但是现在日本年轻人脱离理科的现象严重。在日本,研究者的地位太低,年轻人不觉得研究者是个有魅力的职业。我担心长此以往,能够担当大任的人会逐渐消失。
我大学毕业后,曾经当过临床医生,然后成为了研究者。我了解二者的情况,在日本,无疑是医生的社会地位更高。说句玩笑话,在贷款的时候,我什至想写“职业是医生”。
通过风险企业,不断把大学研究出的知识投入实用的美国又怎样呢?
山中:美国与日本相反,研究者的社会地位高于医生。虽然日本和美国的研究者同样辛苦,但在美国,多数研究者都能住好房子,举办家庭宴会,享受生活,另外,薪水也比较高,与风险企业的联系也密切。
因此,在美国,研究者是令人羡慕的职业。孩子们都梦想着,“我也要努力做研究,成为那样的科学家”。梦想会成为孩子们奋斗的目标。
但遗憾的是,在日本没有那样的榜样。毛利卫还在担任太空人的时候,希望成为研究者的孩子曾一度有所增加。但一提到研究者,人们总觉得这些人每天都关在研究室里,顾不上家人,薪水也不高。这样下去,日本脱离理科的潮流肯定不会停止。
该怎么办?
山中:首先,日本的研究者应该把自己的工作情况告诉外界。正在支撑日本发展这种自豪不应该藏在心里,应该说出来。但对研究者来说比较困难的是必须使用普通人能够理解的语言来表达。
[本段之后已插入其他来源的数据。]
What follows belongs to an exercise in optimizing a design on an open flow for small area; a production flow would make more cautious choices. The RTL was checked by simulation tests, not by an equivalence proof against the original design.

==> try-maple <==
==> flow/design.v <==
`timescale 1ns / 1ps
module aiso(clk, rst, rst_s);
   input  clk, rst;
	output rst_s;
   reg    qMeta, qOk;
   always @ (posedge clk or posedge rst)
      if (rst)	{qMeta, qOk} <= {1'b0, 1'b0};
         else	{qMeta, qOk} <= {1'b1, qMeta};
	assign rst_s = ~qOk;
endmodule
From an optimization exercise on the open Yosys and OpenROAD flow, aimed at small area; shortcuts taken in it are not production practice.
Function was checked by simulation only, so behaviour that the tests miss may differ from the original.
Power figures rest on the tool's default switching activity, not on a simulated workload.

<file path="flow/config.mk">
export PLATFORM = sky130hd
export DESIGN_NAME = fir
export DESIGN_NICKNAME = fir
export VERILOG_FILES = /design/flow/design.v
export SDC_FILE = /design/flow/constraint.sdc
export NUM_CORES = 4
export LEC_CHECK = 0
export CAP_MARGIN = 20
export CORE_MARGIN = 2
export CORE_UTILIZATION = 40
export SLEW_MARGIN = 20
export SYNTH_HIERARCHICAL = 1
</file>
<file path="flow/constraint.sdc">
create_clock -name core_clock -period 12.0 [get_ports {clk}]
set_input_delay 2.4000 -clock core_clock [delete_from_list [all_inputs] [get_ports {clk}]]
set_output_delay 2.4000 -clock core_clock [all_outputs]
set_load 0.01 [all_outputs]
</file>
很多研究者或许会觉得关在研究室里写论文更轻松,但这样的话,研究者的社会地位永远不会提高。
日本的研究现场如今正面临着危机。东京电力的福岛第一核电站发生事故后,核能的安全神话已经破灭。很多人都在想,科学家是不是只说好的方面,隐瞒了重要情况呢,对于科学家的猜疑和抵触或许正在增加。但是,正是因为处于这种情况之下,科学家发布的资讯才更加重要。
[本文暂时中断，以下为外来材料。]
What follows belongs to an exercise in optimizing a design on an open flow for small area and a short achievable clock period; a production flow would make more cautious choices. At most, simulation tests tie the RTL to the original design; equivalence was not proved. The RTL of runs 7 and 8 was laid out without a check of its function. Power figures rest on the tool's default switching activity, not on a simulated workload.

$ cat flow/run.sh
#!/bin/bash
# The standard layout (standard.sh), with these settings changed:
#   ADDER_MAP_FILE empty: synthesis does not extract full/half adder cells
#   SETUP_SLACK_MARGIN: timing repair aims for this much setup slack
#   BUFFER_PORTS_ARGS: the port buffers are the smallest buffer cell
set -euo pipefail
bash standard.sh ADDER_MAP_FILE= SETUP_SLACK_MARGIN=16 "BUFFER_PORTS_ARGS=-buffer_cell sky130_fd_sc_hd__buf_1" finish > flow.log 2>&1
$ cat standard.sh
#!/bin/bash
# synth_recipe.tcl (not shown) runs the flow's synth.tcl, then flattens the netlist and writes it again
# the make line also repeats each setting of config.mk as NAME=value (left out here)
make -C /OpenROAD-flow-scripts/flow DESIGN_CONFIG=/design/flow/config.mk WORK_HOME=/design/flow/orfs CLKGATE_MAP_FILE= SYNTH_SCRIPT=/design/flow/synth_recipe.tcl "${@:-finish}"
$ cat config.mk
export PLATFORM = sky130hd
export DESIGN_NAME = ALU_TOP
export DESIGN_NICKNAME = ALU_TOP
export VERILOG_FILES = /design/flow/design.v
export SDC_FILE = /design/flow/constraint.sdc
export NUM_CORES = 4
export LEC_CHECK = 0
export ABC_AREA = 1
export CAP_MARGIN = 20
export CORE_MARGIN = 2
export CORE_UTILIZATION = 60
export SLEW_MARGIN = 20
export TNS_END_PERCENT = 0
$ cat constraint.sdc
create_clock -name core_clock -period 32.0 [get_ports {clk}]
set_input_delay 6.4000 -clock core_clock [delete_from_list [all_inputs] [get_ports {clk}]]
set_output_delay 6.4000 -clock core_clock [all_outputs]
set_load 0.01 [all_outputs]
$ cat design.v
module Decoder(
input       wire    [3:0]     ALU_FUN,
input       wire              VLD,
output      wire              Arith_EN,Logic_EN,CMP_EN,Shift_EN
);
assign Arith_EN = VLD & (ALU_FUN[3:2] == 2'b00);
assign Logic_EN = VLD & (ALU_FUN[3:2] == 2'b01);
assign CMP_EN   = VLD & (ALU_FUN[3:2] == 2'b10);
assign Shift_EN = VLD & (ALU_FUN[3:2] == 2'b11);
endmodule
module Arithmetic_Unit #(parameter W = 16, parameter TOPO = 0) (
input    wire     [W-1:0]   X,Y,
input    wire               CI,
output   wire     [W-1:0]   S,
output   wire               CO,
output   wire               PP
);
localparam L = (W <= 2) ? 1 : (W <= 4) ? 2 : (W <= 8) ? 3 : 4;
wire [W-1:0] p0 = X ^ Y;
wire [W:0]   c;
genvar l, j;
generate
if (TOPO == 3) begin : g_plain
  assign {c[W], S} = {1'b0, X} + {1'b0, Y} + {{W{1'b0}}, CI};
end else if (TOPO == 2) begin : g_bk
  wire [W-1:0] g [0:2*L];
  wire [W-1:0] p [0:2*L];
  assign g[0] = (X & Y) | {{(W-1){1'b0}}, p0[0] & CI};
  assign p[0] = p0;
  for (l = 0; l < L; l = l + 1) begin : g_up
    for (j = 0; j < W; j = j + 1) begin : g_bit
      if (((j + 1) % (1 << (l + 1))) == 0) begin : g_op
        assign g[l+1][j] = g[l][j] | (p[l][j] & g[l][j - (1 << l)]);
        assign p[l+1][j] = p[l][j] & p[l][j - (1 << l)];
      end else begin : g_cp
        assign g[l+1][j] = g[l][j];
        assign p[l+1][j] = p[l][j];
      end
    end
  end
  for (l = L - 1; l >= 0; l = l - 1) begin : g_dn
    for (j = 0; j < W; j = j + 1) begin : g_bit
      if ((((j + 1) % (1 << (l + 1))) == (1 << l)) && (j >= (1 << (l + 1)))) begin : g_op
        assign g[2*L-l][j] = g[2*L-l-1][j] | (p[2*L-l-1][j] & g[2*L-l-1][j - (1 << l)]);
        assign p[2*L-l][j] = p[2*L-l-1][j] & p[2*L-l-1][j - (1 << l)];
      end else begin : g_cp
        assign g[2*L-l][j] = g[2*L-l-1][j];
        assign p[2*L-l][j] = p[2*L-l-1][j];
      end
    end
  end
  assign c = {g[2*L], CI};
end else begin : g_pp
  wire [W-1:0] g [0:L];
  wire [W-1:0] p [0:L];
  assign g[0] = (X & Y) | {{(W-1){1'b0}}, p0[0] & CI};
  assign p[0] = p0;
  for (l = 0; l < L; l = l + 1) begin : g_lvl
    for (j = 0; j < W; j = j + 1) begin : g_bit
      if (TOPO == 1) begin : g_ks
        if (j >= (1 << l)) begin : g_op
          assign g[l+1][j] = g[l][j] | (p[l][j] & g[l][j - (1 << l)]);
          assign p[l+1][j] = p[l][j] & p[l][j - (1 << l)];
        end else begin : g_cp
          assign g[l+1][j] = g[l][j];
          assign p[l+1][j] = p[l][j];
        end
      end else begin : g_sk
        if ((j >> l) & 1) begin : g_op
          assign g[l+1][j] = g[l][j] | (p[l][j] & g[l][((j >> l) << l) - 1]);
          assign p[l+1][j] = p[l][j] & p[l][((j >> l) << l) - 1];
        end else begin : g_cp
          assign g[l+1][j] = g[l][j];
          assign p[l+1][j] = p[l][j];
        end
      end
    end
  end
  assign c = {g[L], CI};
end
endgenerate
generate
if (TOPO != 3) begin : g_sum
  assign S = p0 ^ c[W-1:0];
end
endgenerate
assign CO = c[W];
assign PP = &p0;
endmodule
在大学的研究现场,新技术层出不穷。如何才能把这些技术萌芽培育成“能赚钱的技术”?
山中:要想把大学研究所得的知识回报给社会,重要的是展开产学合作。为此,大学必须要持有专利,发表论文就等于亮出了底牌。从企业的角度来看,不太可能对没有专利保护的大学技术进行投资,因为竞争对手很可能已经采用了相同的技术,企业肯定不会为此拿出数十亿日元的资金。
不想写论文
企业的研究所会在发表论文之前先取得智慧财产。我们在发现“iPS细胞”的时候就不想写论文。因为我们知道,一旦发表了论文,竞争对手就会马上一窝蜂地追上来。
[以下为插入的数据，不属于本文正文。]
Source: an optimization exercise on an open RTL-to-GDS flow (aim: small area). Production flows keep margins and buffers that such runs may drop. Function was checked by simulation only, so behaviour that the tests miss may differ from the original. No driver is modelled on the clock port, so clocking that relies on it looks cheaper here than on a real chip. Power and IR drop assume default switching activity.

===== config.mk =====
export PLATFORM = sky130hd
export DESIGN_NAME = system_top
export DESIGN_NICKNAME = system_top
export VERILOG_FILES = /design/flow/design.v
export SDC_FILE = /design/flow/constraint.sdc
export NUM_CORES = 4
export LEC_CHECK = 0
export ABC_AREA = 1
export CAP_MARGIN = 20
export CORE_MARGIN = 2
export CORE_UTILIZATION = 40
export CTS_BUF_LIST = sky130_fd_sc_hd__clkbuf_8
export GPL_TIMING_DRIVEN = 0
export SLEW_MARGIN = 20

===== constraint.sdc =====
create_clock -name core_clock -period 28.0 [get_ports {clk}]
set_input_delay 5.6000 -clock core_clock [delete_from_list [all_inputs] [get_ports {clk}]]
set_output_delay 5.6000 -clock core_clock [all_outputs]
set_load 0.01 [all_outputs]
但是,每天都花着国家的研究费,如果不通过论文展现成果,今后的经费就会减少。倘若我是任职于企业的研究所,那么,在iPS细胞的基础部分申请到专利之前,我或许会不作任何发表。
专利的难题在于,发现新的知识时,其前景还不得而知。因为申请专利需要花费一些费用,大学一般会严格筛选后再申请,但选择能够培育成赚钱技术的知识经验进行申请是很困难的。金子也有可能被埋没。因此,我觉得应该尽量多地申请专利。
也就是说,大学的研究者必须首先具备智慧财产的相关知识。
山中:必须要有智慧财产意识。但是,让研究者具备智慧财产专业知识几乎是不可能的,大学应该有自己的智慧财产专家。
当出现好的技术时,在实现实用化之前,必须要有具备智慧财产专业知识、能够尽早与厚生劳动省等管理机构进行交涉的人才。因为,就算日本的大学研究者发表出好论文,业务方面的成果也有可能被美国企业获得。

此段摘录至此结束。